# TASK DESCRIPTION
Retype, word for word, every line of the records below starting at the one that contains "Area: 25200 um2" and ending at the one that contains "GR Usage: 0.265"; include both of those lines and nothing more.

# RECORDED INFORMATION
<file path="src/rtl/mrlp_pkg.sv">
`timescale 1ns / 1ps
`default_nettype none
// ----------------------------------------------------------------------------
// mrlp_pkg
// Shared types and character codes for the modem response line parser.
// ----------------------------------------------------------------------------
package mrlp_pkg;

   typedef logic [7:0] byte_type;
   typedef logic [2:0] kind_type;
   typedef logic [1:0] sms_stage_type;

   // request codes carried on req_tuser
   localparam logic REQ_BYTE      = 1'b0;
   localparam logic REQ_SMS_CLEAR = 1'b1;

   // result kinds carried on rsp_tuser
   localparam kind_type KIND_PROMPT    = 3'd0;
   localparam kind_type KIND_OK        = 3'd1;
   localparam kind_type KIND_SMS_HDR   = 3'd2;
   localparam kind_type KIND_SMS_FIRST = 3'd3;
   localparam kind_type KIND_SMS_LATER = 3'd4;
   localparam kind_type KIND_GENERAL   = 3'd5;

   // sms progress
   localparam sms_stage_type SMS_NONE  = 2'd0;
   localparam sms_stage_type SMS_FIRST = 2'd1;
   localparam sms_stage_type SMS_LATER = 2'd2;

   // characters
   localparam byte_type CHAR_LF     = 8'd10;
   localparam byte_type CHAR_CR     = 8'd13;
   localparam byte_type CHAR_PROMPT = 8'h3E;
   localparam byte_type CHAR_O      = 8'h4F;
   localparam byte_type CHAR_K      = 8'h4B;
   localparam byte_type CHAR_PLUS   = 8'h2B;
   localparam byte_type CHAR_C      = 8'h43;
   localparam byte_type CHAR_M      = 8'h4D;
   localparam byte_type CHAR_T      = 8'h54;

   // leading characters kept beside the store for the pattern tests
   localparam int HEAD_DEPTH = 5;

endpackage : mrlp_pkg
`default_nettype wire

</file>
<file path="src/rtl/mrlp_line_store.sv">
`timescale 1ns / 1ps
`default_nettype none
// ----------------------------------------------------------------------------
// mrlp_line_store
// Line buffer: one write port, one read port with registered read data.
// ----------------------------------------------------------------------------
module mrlp_line_store #(
   parameter int DEPTH = 64,
   parameter int AW    = 6
) (
   input  wire                   clock,
   input  wire                   wr_en,
   input  wire  [AW-1:0]         wr_addr,
   input  mrlp_pkg::byte_type    wr_data,
   input  wire                   rd_en,
   input  wire  [AW-1:0]         rd_addr,
   output mrlp_pkg::byte_type    rd_data
);
   import mrlp_pkg::*;

   byte_type mem [DEPTH];
   byte_type rd_data_ff;

   always_ff @(posedge clock) begin
      if (wr_en) begin
         mem[wr_addr] <= wr_data;
      end
   end

   always_ff @(posedge clock) begin
      if (rd_en) begin
         rd_data_ff <= mem[rd_addr];
      end
   end

   assign rd_data = rd_data_ff;

endmodule : mrlp_line_store
`default_nettype wire

</file>
<file path="src/rtl/modem_response_line_parser.sv">
`timescale 1ns / 1ps
`default_nettype none
// ----------------------------------------------------------------------------
// modem_response_line_parser
// Frames modem receive bytes into CR LF terminated lines and classifies them.
// ----------------------------------------------------------------------------
// Each transfer on req that carries a stored byte, a CR, a prompt or an
// sms clear is handled as it is accepted. A line end that matches OK or
// +CMT gives its single result from the output register in the next cycle.
// Any other line end streams the stored line out of the line store byte by
// byte (read, then load the output register), and req_tready stays low
// until the last byte is loaded. The output register holds one result; while
// that result waits on rsp_tready, req_tready stays low as well. There is no
// clearing pass after reset.
module modem_response_line_parser #(
   parameter int LINE_DEPTH = 64
) (
   input  wire                 clock,
   input  wire                 reset,
   input  wire                 req_tvalid,
   output logic                req_tready,
   input  wire  [7:0]          req_tdata,   // [7:0] rx_byte
   input  wire                 req_tuser,   // [0] req_type
   output logic                rsp_tvalid,
   input  wire                 rsp_tready,
   output logic [15:0]         rsp_tdata,   // [7:0] line_byte, [8] overflowed
   output logic [2:0]          rsp_tuser,   // [2:0] kind
   output logic                rsp_tlast
);
   import mrlp_pkg::*;

   localparam int AW = $clog2(LINE_DEPTH);
   localparam int LW = $clog2(LINE_DEPTH + 1);

   localparam logic [1:0] ST_IDLE = 2'd0;
   localparam logic [1:0] ST_READ = 2'd1;
   localparam logic [1:0] ST_LOAD = 2'd2;

   logic [1:0]     state_ff, state_in;
   logic [LW-1:0]  len_ff, len_in;
   logic           cr_ff, cr_in;
   logic           ovf_ff, ovf_in;
   sms_stage_type  sms_ff, sms_in;
   byte_type       head_ff [HEAD_DEPTH];

   logic [LW-1:0]  idx_ff, idx_in;
   logic [LW-1:0]  drain_len_ff, drain_len_in;
   kind_type       drain_kind_ff, drain_kind_in;
   logic           drain_ovf_ff, drain_ovf_in;

   logic           rsp_valid_ff, rsp_valid_in;
   kind_type       rsp_kind_ff, rsp_kind_in;
   byte_type       rsp_byte_ff, rsp_byte_in;
   logic           rsp_last_ff, rsp_last_in;
   logic           rsp_ovf_ff, rsp_ovf_in;

   logic           slot_free;
   logic           accept;
   byte_type       rx;
   logic           is_clear;
   logic           line_end;
   logic           ok_match;
   logic           sms_match;
   logic           store_room;
   logic           store_wr;
   logic           mem_rd;
   byte_type       mem_rd_data;
   logic           drain_last;

   function automatic logic head_is(input logic [LW-1:0] len, input byte_type ch_at,
                                    input int pos, input byte_type ch);
      return (len > LW'(pos)) && (ch_at == ch);
   endfunction

   assign slot_free  = !rsp_valid_ff || rsp_tready;
   assign req_tready = (state_ff == ST_IDLE) && slot_free;
   assign accept     = req_tvalid && req_tready;
   assign rx         = req_tdata;
   assign is_clear   = (req_tuser == REQ_SMS_CLEAR);
   assign line_end   = (rx == CHAR_LF) && cr_ff && (len_ff != '0);
   assign store_room = (len_ff < LW'(LINE_DEPTH));

   assign ok_match  = (head_is(len_ff, head_ff[0], 0, CHAR_O) &&
                       head_is(len_ff, head_ff[1], 1, CHAR_K)) ||
                      (head_is(len_ff, head_ff[1], 1, CHAR_O) &&
                       head_is(len_ff, head_ff[2], 2, CHAR_K));
   assign sms_match = head_is(len_ff, head_ff[1], 1, CHAR_PLUS) &&
                      head_is(len_ff, head_ff[2], 2, CHAR_C) &&
                      head_is(len_ff, head_ff[3], 3, CHAR_M) &&
                      head_is(len_ff, head_ff[4], 4, CHAR_T);

   assign store_wr   = accept && !is_clear && !line_end && (rx != CHAR_CR) &&
                       (rx != CHAR_PROMPT) && store_room;
   assign mem_rd     = (state_ff == ST_READ);
   assign drain_last = ((idx_ff + LW'(1)) == drain_len_ff);

   mrlp_line_store #(
      .DEPTH (LINE_DEPTH),
      .AW    (AW)
   ) u_store (
      .clock   (clock),
      .wr_en   (store_wr),
      .wr_addr (len_ff[AW-1:0]),
      .wr_data (rx),
      .rd_en   (mem_rd),
      .rd_addr (idx_ff[AW-1:0]),
      .rd_data (mem_rd_data)
   );

   always_comb begin
      state_in      = state_ff;
      len_in        = len_ff;
      cr_in         = cr_ff;
      ovf_in        = ovf_ff;
      sms_in        = sms_ff;
      idx_in        = idx_ff;
      drain_len_in  = drain_len_ff;
      drain_kind_in = drain_kind_ff;
      drain_ovf_in  = drain_ovf_ff;
      rsp_valid_in  = rsp_valid_ff && !rsp_tready;
      rsp_kind_in   = rsp_kind_ff;
      rsp_byte_in   = rsp_byte_ff;
      rsp_last_in   = rsp_last_ff;
      rsp_ovf_in    = rsp_ovf_ff;

      unique case (state_ff)
         ST_IDLE: begin
            if (accept) begin
               if (is_clear) begin
                  sms_in = SMS_NONE;
               end else if (line_end) begin
                  len_in = '0;
                  cr_in  = 1'b0;
                  ovf_in = 1'b0;
                  if (ok_match || sms_match) begin
                     rsp_valid_in = 1'b1;
                     rsp_kind_in  = ok_match ? KIND_OK : KIND_SMS_HDR;
                     rsp_byte_in  = '0;
                     rsp_last_in  = 1'b1;
                     rsp_ovf_in   = ovf_ff;
                     if (!ok_match) begin
                        sms_in = SMS_FIRST;
                     end
                  end else begin
                     state_in     = ST_READ;
                     idx_in       = '0;
                     drain_len_in = len_ff;
                     drain_ovf_in = ovf_ff;
                     case (sms_ff)
                        SMS_FIRST: begin
                           drain_kind_in = KIND_SMS_FIRST;
                           sms_in        = SMS_LATER;
                        end
                        SMS_LATER: drain_kind_in = KIND_SMS_LATER;
                        default:   drain_kind_in = KIND_GENERAL;
                     endcase
                  end
               end else if (rx == CHAR_CR) begin
                  cr_in = 1'b1;
               end else begin
                  cr_in = 1'b0;
                  if (rx == CHAR_PROMPT) begin
                     rsp_valid_in = 1'b1;
                     rsp_kind_in  = KIND_PROMPT;
                     rsp_byte_in  = '0;
                     rsp_last_in  = 1'b1;
                     rsp_ovf_in   = 1'b0;
                  end else if (store_room) begin
                     len_in = len_ff + LW'(1);
                  end else begin
                     ovf_in = 1'b1;
                  end
               end
            end
         end
         ST_READ: begin
            state_in = ST_LOAD;
         end
         ST_LOAD: begin
            if (slot_free) begin
               rsp_valid_in = 1'b1;
               rsp_kind_in  = drain_kind_ff;
               rsp_byte_in  = mem_rd_data;
               rsp_last_in  = drain_last;
               rsp_ovf_in   = drain_ovf_ff;
               idx_in       = idx_ff + LW'(1);
               state_in     = drain_last ? ST_IDLE : ST_READ;
            end
         end
         default: begin
            state_in = ST_IDLE;
         end
      endcase
   end

   always_ff @(posedge clock) begin
      if (reset) begin
         state_ff     <= ST_IDLE;
         len_ff       <= '0;
         cr_ff        <= 1'b0;
         ovf_ff       <= 1'b0;
         sms_ff       <= SMS_NONE;
         rsp_valid_ff <= 1'b0;
      end else begin
         state_ff     <= state_in;
         len_ff       <= len_in;
         cr_ff        <= cr_in;
         ovf_ff       <= ovf_in;
         sms_ff       <= sms_in;
         rsp_valid_ff <= rsp_valid_in;
      end
   end

   always_ff @(posedge clock) begin
      idx_ff        <= idx_in;
      drain_len_ff  <= drain_len_in;
      drain_kind_ff <= drain_kind_in;
      drain_ovf_ff  <= drain_ovf_in;
      rsp_kind_ff   <= rsp_kind_in;
      rsp_byte_ff   <= rsp_byte_in;
      rsp_last_ff   <= rsp_last_in;
      rsp_ovf_ff    <= rsp_ovf_in;
   end

   // leading characters copied beside the store for the pattern tests
   always_ff @(posedge clock) begin
      for (int i = 0; i < HEAD_DEPTH; i++) begin
         if (store_wr && (len_ff == LW'(i))) begin
            head_ff[i] <= rx;
         end
      end
   end

   assign rsp_tvalid = rsp_valid_ff;
   assign rsp_tuser  = rsp_kind_ff;
   assign rsp_tdata  = {7'd0, rsp_ovf_ff, rsp_byte_ff};
   assign rsp_tlast  = rsp_last_ff;

endmodule : modem_response_line_parser
`default_nettype wire

</file>
<file path="config.mk">
export PLATFORM = sky130hd
export DESIGN_NAME = modem_response_line_parser
export DESIGN_NICKNAME = d
export VERILOG_FILES = /design/src/rtl/mrlp_pkg.sv /design/src/rtl/mrlp_line_store.sv /design/src/rtl/modem_response_line_parser.sv
export SDC_FILE = /design/constraint.sdc
export NUM_CORES = 1
export LEC_CHECK = 0
export BUFFER_PORTS_ARGS = -buffer_cell sky130_fd_sc_hd__buf_2
export CORE_MARGIN = 5
export CORE_UTILIZATION = 62
export DETAILED_ROUTE_END_ITERATION = 7
export PLACE_DENSITY_LB_ADDON = 0.08
export SLEW_MARGIN = 20
export SYNTH_ARGS = -nofsm -noshare
export SYNTH_HDL_FRONTEND = slang
export SYNTH_HIERARCHICAL = 1
export SYNTH_SLANG_ARGS = --single-unit
export TNS_END_PERCENT = 50
</file>
<file path="constraint.sdc">
create_clock -name clock -period 3.5 [get_ports clock]
set_input_delay 0.175 -clock clock [delete_from_list [all_inputs] [get_ports clock]]
set_output_delay 0.175 -clock clock [all_outputs]
set_load 0.1 [all_outputs]
</file>
-- Word-level counts from Yosys, hierarchy flattened
Memories as Yosys holds them, arrays and structs flattened. A register that Yosys moved wholly into a read port is not among the register bits.
Cells that the tools add are included.
- output and inout bits: 22
- bits in registers: 45
- bits of input ports: 13
- bits in writable memories: 552
- memories kept: 2
- multiplexer cells: 94
- bitwise gates (word level): 2
- $lt $le $gt $ge: 6
- equality and inequality tests: 34
- add/subtract/negate cells: 2
- reductions and logical operators: 54
- memories (name ; depth ; bits a word ; rd ports ; clocked after Yosys merged registers in ; write ports ; RTL line ; source):
    u_store.mem ; 64 ; 8 ; 1 ; 1 ; 1 ; mrlp_line_store.sv:21 ; byte_type mem [DEPTH];
    head_ff ; 5 ; 8 ; 5 ; 0 ; 1 ; modem_response_line_parser.sv:44 ; byte_type head_ff [HEAD_DEPTH];
- operators with widths (kind ; number):
    8-bit two-way mux ; 11
    7-bit two-way mux ; 9
    8-bit by 7-bit == test with 1-bit output (second input constant) ; 7
    1-bit two-way mux ; 44
    3-bit two-way mux ; 11
    8-bit OR reduction ; 4
    1-bit logical AND ; 28
    2-bit two-way mux ; 11
    6-bit AND reduction ; 3
    8-bit by 4-bit == test with 1-bit output (second input constant) ; 2
    8-bit by 6-bit == test with 1-bit output (second input constant) ; 2
    2-bit != test (second input constant) ; 8
    8-bit case mux with 2 select lines ; 1
    5-bit AND reduction ; 3
    7-bit by 1-bit adder with 7-bit output (second input constant) ; 2
    7-bit by 2-bit == test with 1-bit output (second input constant) ; 2
    7-bit by 1-bit > comparator with 1-bit output (second input constant) ; 2
    7-bit by 2-bit > comparator with 1-bit output (second input constant) ; 2
    7-bit case mux with 2 select lines ; 1
    3-bit case mux with 2 select lines ; 2
    8-bit by 4-bit != test with 1-bit output (second input constant) ; 1
    8-bit by 6-bit != test with 1-bit output (second input constant) ; 1
    7-bit by 1-bit == test with 1-bit output (second input constant) ; 1
    7-bit by 3-bit == test with 1-bit output (second input constant) ; 1
    19 further kinds ; 33

-- Logic depth before layout (Yosys ltp)
- word-level depth: 17
- depth in mapped cells: 10

-- Modules after synthesis
The synthesis kept the hierarchy.
- modules (own cells, without submodules) (module ; cells an instance ; area each (sq um) ; seq. area each (sq um) ; instances):
    mrlp_line_store ; 972 ; 20270.7 ; 15615.0 ; 1
    modem_response_line_parser ; 281 ; 3716.1 ; 2412.3 ; 1

-- Least setup slack after synthesis
Ideal clock, no wire load.
- path type: reg-to-reg
- from: reg rsp_valid_ff (netlist: rsp_tvalid)
- to: mem u_store/mem[33][0] (netlist bit), enable pin
- data required time: 3130 ps
- path slack: 323 ps
- cell stages (with the launch flop): 9
- clock period less this slack: 3177 ps
- data arrival time: 2807 ps
- path through: dfxtp_1 -> nand2b_1 -> nand4b_1 -> or3_1 -> nor3b_4 -> nand2_1 -> or3_1 -> clkbuf_1 -> nor2_1
- cells in the longest elaborated chain, start to end: 11
- ends and longest elaborated chain (item ; RTL line ; source):
    start: declaration ; modem_response_line_parser.sv:51 ; logic rsp_valid_ff, rsp_valid_in;
    start signal: assignment ; modem_response_line_parser.sv:210 ; rsp_valid_ff <= rsp_valid_in;
    1-bit logical NOT ; modem_response_line_parser.sv:75 ; assign slot_free = !rsp_valid_ff || rsp_tready;
    1-bit logical OR ; modem_response_line_parser.sv:75 ;
    1-bit logical AND ; modem_response_line_parser.sv:76 ; assign req_tready = (state_ff == ST_IDLE) && slot_free;
    1-bit logical AND ; modem_response_line_parser.sv:77 ; assign accept = req_tvalid && req_tready;
    1-bit logical AND (4 in a row) ; modem_response_line_parser.sv:92 ; assign store_wr = accept && !is_clear && !line_end && (rx != CHAR_CR) &&
    1-bit logical AND ; modem_response_line_parser.sv:93 ; (rx != CHAR_PROMPT) && store_room;
    net store_wr ; modem_response_line_parser.sv:65 ; logic store_wr;
    1-bit two-way mux ; mrlp_line_store.sv:25 ; if (wr_en) begin
    1-bit two-way mux (implied by the code) ; mrlp_line_store.sv:26 ; mem[wr_addr] <= wr_data;
    end: declaration ; mrlp_line_store.sv:21 ;
The timed path passes the listed nets, and every way through them passes these cells.

-- Worst setup path in the final report
- from: in req_tdata[7]
- to: mem u_store/mem[36][3] (netlist bit), enable pin
- cells in the longest elaborated chain, start to end: 10
- elaborated cells between the ends (all ways): 12
- classes of those cells: 3 x eq/ne; 2 x mux; 7 x reduce/logical
- ends and longest elaborated chain (item ; RTL line ; source):
    start: declaration ; modem_response_line_parser.sv:22 ; input wire [7:0] req_tdata,
    8-bit by 4-bit == test with 1-bit output ; modem_response_line_parser.sv:80 ; assign line_end = (rx == CHAR_LF) && cr_ff && (len_ff != '0);
    1-bit logical AND (2 in a row) ; modem_response_line_parser.sv:80 ;
    1-bit logical NOT ; modem_response_line_parser.sv:92 ;
    1-bit logical AND (2 in a row) ; modem_response_line_parser.sv:92 ;
    1-bit logical AND * ; modem_response_line_parser.sv:92 ;
    1-bit logical AND * ; modem_response_line_parser.sv:93 ;
    net store_wr ; modem_response_line_parser.sv:65 ;
    1-bit two-way mux * ; mrlp_line_store.sv:25 ;
    1-bit two-way mux (implied by the code) * ; mrlp_line_store.sv:26 ;
Mark *: on every way through the listed nets, which the timed path passes. The rest lies on a longest branch.

==> summary.txt <==
Run status
  • Status: finished clean

Power and ir drop
  • Combinational power share: 0.019
  • Peak supply drop: 0.000461 V
  • Switching pwr: about 2.8 mW
  • Pleak: 8.51 nW
  • Pwr dens: 529 nW/um2
  • Cell-internal power: 11.6 mW
  • Flop pwr share: 0.554
  • Clk pwr share: 0.427
  • Sw frac: 0.193
  • Total power: 14.4 mW

Clocking
  • Num CTS Buffers: 57
  • TritonCTS clock tree: done
  • Clock buffer depth: 3
  • Clock-pin slew on the worst setup and hold paths: around 0.060 ns
  • Clk_lat worst skew: between 0.6 and 0.7 ns
  • Clock Sinks: 605
  • Clock root buffer: clkbuf_16
  • H-tree depth: 2
  • Gates resized, CTS repair: 0

Placed design
  • Final HPWL DP: 35300 um
  • GPL Wtd Cong: 0.920
  • Placed cells: 1834
  • DP Area: 25200 um2
  • IO Port Bufs: 27
  • Setup slack at placement: 0.321 ns

Cells and area
  • Most frequent cells in the layout: edfxtp_1 (591), mux4_2 (124), nor2_1 (111)
  • Final-stage net count: between 1000 and 1500
  • Fin area: 27100 um2
  • Layout cell share with drive strength beyond 1: 0.253
  • Commonest non-fill, non-tap cell in the layout: edfxtp_1
  • Fin cells: 1944
  • Utilization after layout: 0.705
  • Area Growth Syn to Fin: 13.1%

Critical path
  • Critical-path cell list: dlygate4sd3_1, buf_2, nor4_2, nor4b_2, or3_1, nor3b_4, nand2_1, or3_1, nor2_1
  • Worst path bufs/invs: 2
  • Top Family by Delay on Critical Path: simple AND/OR/NAND/NOR gates
  • Worst path depth: 9
  • Cell mode on critical path: or3_1
  • Worst reg2reg path depth: 7
  • Crit path largest cell delay: roughly 0.6 ns
  • Slowest CP cell: dlygate4sd3_1
  • CP Max Fanout: 13
  • CP startpoint kind: input pin
  • Critical path arrival: about 3.5 ns
  • Worst setup EP type: flip-flop
  • WS Path Type: in -> reg
  • WP data required: roughly 3.7 ns

Global route
  • All-Layer GR Usage: 0.265
  • Largest net degree at the start of global routing: 70
  • Grt total ovfl: 0
  • Vias in the first global route: 12200
  • Initial antenna violation count: 3
  • First-pass GRT wire length: 81400 um

Flow run
  • Maximum capacitance violations: 0

Routing
  • Vias post-DR: 12600
  • Drt initial violations: 1544
  • WL per Instance: ~28 um
  • Routed wire length: 55200 um
  • Routed Antenna Nets: 0
  • Via/cell ratio: 6.49
  • DRT Pass-1 Iters: 6
  • Residual DRC: 0

Synth
  • Ys flop type: edfxtp_1
  • Synth Area in Adders: 0.00209
  • Post-synthesis cell type count: slightly above 70
  • Xor and xnor area share after synthesis: 0.00584
  • Syn Inst Count: 1253
  • YS warnings: 6
  • Flops & latches, synth: 605
  • Number of flops mapped to enable cells by yosys: 591
  • Post-synthesis compound-gate area fraction: 0.0334
  • Mapped cell area: roughly 24000 um2
  • Avg Cell Area, Syn: around 19 um2
  • Post-synthesis sequential area ratio: 0.752
  • Post-synth ARST share: 0
  • Post-synthesis simple-gate area fraction: 0.0646
  • Largest family of logic cells by synthesized area: multiplexers
  • Post-synthesis mux area share: 0.124

STA
  • Worst clock skew: 0.0162 ns
  • Final hold violations: 0
  • Hold slack: 0.0931 ns
  • Worst slew margin: 0.392
  • Fin. max-slew vios: 0
  • Max Freq: 0.307 GHz
  • Min Tclk post-route: 3.26 ns
  • RSZ-0062 raised after global routing: no
  • Worst setup margin: 0.240 ns
  • Final setup TNS: 0 ns
  • Measured slew at the worst slew-check pin: 0.911 ns
  • Endpoints failing setup: 0
  • Fin crit share: 0.932

Floorplan
  • Core Rows: 72
  • Die Wd: just over 200 um
  • Die height: 207 um
  • Top-level I/O count: 35
  • Core box area: 38500 um2
  • Die area: between 40000 and 50000 um2
  • Initial core utilization: 0.624

Hold path
  • Hold WC Path Type: in -> reg
  • Worst hold path depth: 2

# WRITTEN ANSWER
  • DP Area: 25200 um2
  • IO Port Bufs: 27
  • Setup slack at placement: 0.321 ns

Cells and area
  • Most frequent cells in the layout: edfxtp_1 (591), mux4_2 (124), nor2_1 (111)
  • Final-stage net count: between 1000 and 1500
  • Fin area: 27100 um2
  • Layout cell share with drive strength beyond 1: 0.253
  • Commonest non-fill, non-tap cell in the layout: edfxtp_1
  • Fin cells: 1944
  • Utilization after layout: 0.705
  • Area Growth Syn to Fin: 13.1%

Critical path
  • Critical-path cell list: dlygate4sd3_1, buf_2, nor4_2, nor4b_2, or3_1, nor3b_4, nand2_1, or3_1, nor2_1
  • Worst path bufs/invs: 2
  • Top Family by Delay on Critical Path: simple AND/OR/NAND/NOR gates
  • Worst path depth: 9
  • Cell mode on critical path: or3_1
  • Worst reg2reg path depth: 7
  • Crit path largest cell delay: roughly 0.6 ns
  • Slowest CP cell: dlygate4sd3_1
  • CP Max Fanout: 13
  • CP startpoint kind: input pin
  • Critical path arrival: about 3.5 ns
  • Worst setup EP type: flip-flop
  • WS Path Type: in -> reg
  • WP data required: roughly 3.7 ns

Global route
  • All-Layer GR Usage: 0.265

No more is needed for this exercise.